Social Network Theory
You are probably Facebook friends with your parents, even your grandparents. They “get” social networking. But the concept of social networks are considerably older than Mark Zuckerberg and go back to before even your oldest relatives were in diapers. Social networks emerged from a relatively obscure branch of 19th-century mathematics called graph theory that sought to understand the math of relationships. Beginning in the 1930s and continuing through the 1950s, psychologists, sociologists, and other social scientists used these mathematical developments to stop talking abstractly about social “structure” and began to collect actual data about the structures of individual people (nodes) having connections to each other based on friendship, communication, or membership (links). From these early developments, social network analysis has grown into an entire field of scholarship that includes established theories, common methods, and long-standing unanswered questions. But social networks are far from abstract ivory tower musings: blockbuster technology companies like Facebook and Google are fundamentally designed around social network theories and algorithms.

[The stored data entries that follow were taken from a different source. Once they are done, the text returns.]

## config.mk

```make
export PLATFORM = sky130hd
export DESIGN_NAME = banked_file_decoder
export DESIGN_NICKNAME = d
export VERILOG_FILES = /design/src/rtl/fda_pkg.sv /design/src/rtl/fda_bank_reg.sv /design/src/rtl/fda_addr_mux.sv /design/src/rtl/fda_region_decode.sv /design/src/rtl/fda_gpr_ram.sv /design/src/rtl/banked_file_decoder.sv
export SDC_FILE = /design/constraint.sdc
export NUM_CORES = 1
export LEC_CHECK = 0
export ABC_AREA = 1
export BUFFER_PORTS_ARGS = -buffer_cell sky130_fd_sc_hd__buf_2
export CORE_ASPECT_RATIO = 0.7
export CORE_MARGIN = 10
export CORE_UTILIZATION = 41
export CTS_CLUSTER_DIAMETER = 60
export DETAILED_ROUTE_END_ITERATION = 6
export PLACE_DENSITY = 0.64
export REMOVE_ABC_BUFFERS = 1
export SYNTH_ARGS = -nofsm -noshare
export SYNTH_HDL_FRONTEND = slang
export SYNTH_HIERARCHICAL = 1
export SYNTH_SLANG_ARGS = --single-unit
```

## constraint.sdc

```tcl
create_clock -name clk -period 4.3 [get_ports clk]
set_input_delay 0.43 -clock clk [delete_from_list [all_inputs] [get_ports clk]]
set_output_delay 0.43 -clock clk [all_outputs]
set_load 0.005 [all_outputs]
```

Social Network Perspective
Social network data contain records of who is connected to whom. Crucially, the patterns of connections for individuals are extremely diverse. Combining all these records together creates a social network of all the nodes and all their relationships. These can be visualized to illustrate patterns or analyzed using algorithms to identify individuals who occupy important positions, reveal groups, or understand how the network changes over time. Social networks require a shift in perspective, new types of data, and new approaches for analysis compared to traditional analytics.
A social network perspective requires abandoning some of the core assumptions in traditional analytics:
Data about relationships between individuals are often more important than data about the individuals themselves.
Individual nodes can be directly connected, indirectly linked, or completely unconnected from other nodes.
Some nodes have considerably more connections than other nodes.
Some parts of the network clump together into tightly-knit clusters.
Traditional analytical approaches take each individual user as an atom, separate and independent: my height doesn’t depend on the height of my close friends. In many contexts this individualistic assumption is an appropriate. But in the vast majority of applications, it’s incomplete or just wrong. A social network perspective says my connections to others influence my own behavior: research has shown that my weight is actually influenced by the weight of my close friends. Ignoring these relationships obscures important processes of how information and influence travels between individuals over these relationships.
The data to be collected for social network analysis must reflect observations about relationships. Who is friends with whom? Who teams up with whom? Who buys what? Who plays where? These types of relationships are pervasive in many types of data but the relational implications are often overlooked. Fortunately, tools for social network analysis are widely-available even if they are not widely-adopted. Algorithms that replicate Google’s PageRank to identify relevant webpages can also be applied to social networks to identify influential individuals. Algorithms that replicate Facebook’s EdgeRank to rank content on the NewsFeed can also be applied to other social network data to recommend products to new customers. The key insight is that the value of these data comes from the patterns of relationships between people--not the properties of the people themselves. Most analytics stop at the individual and never examine the web of connections that tie them together.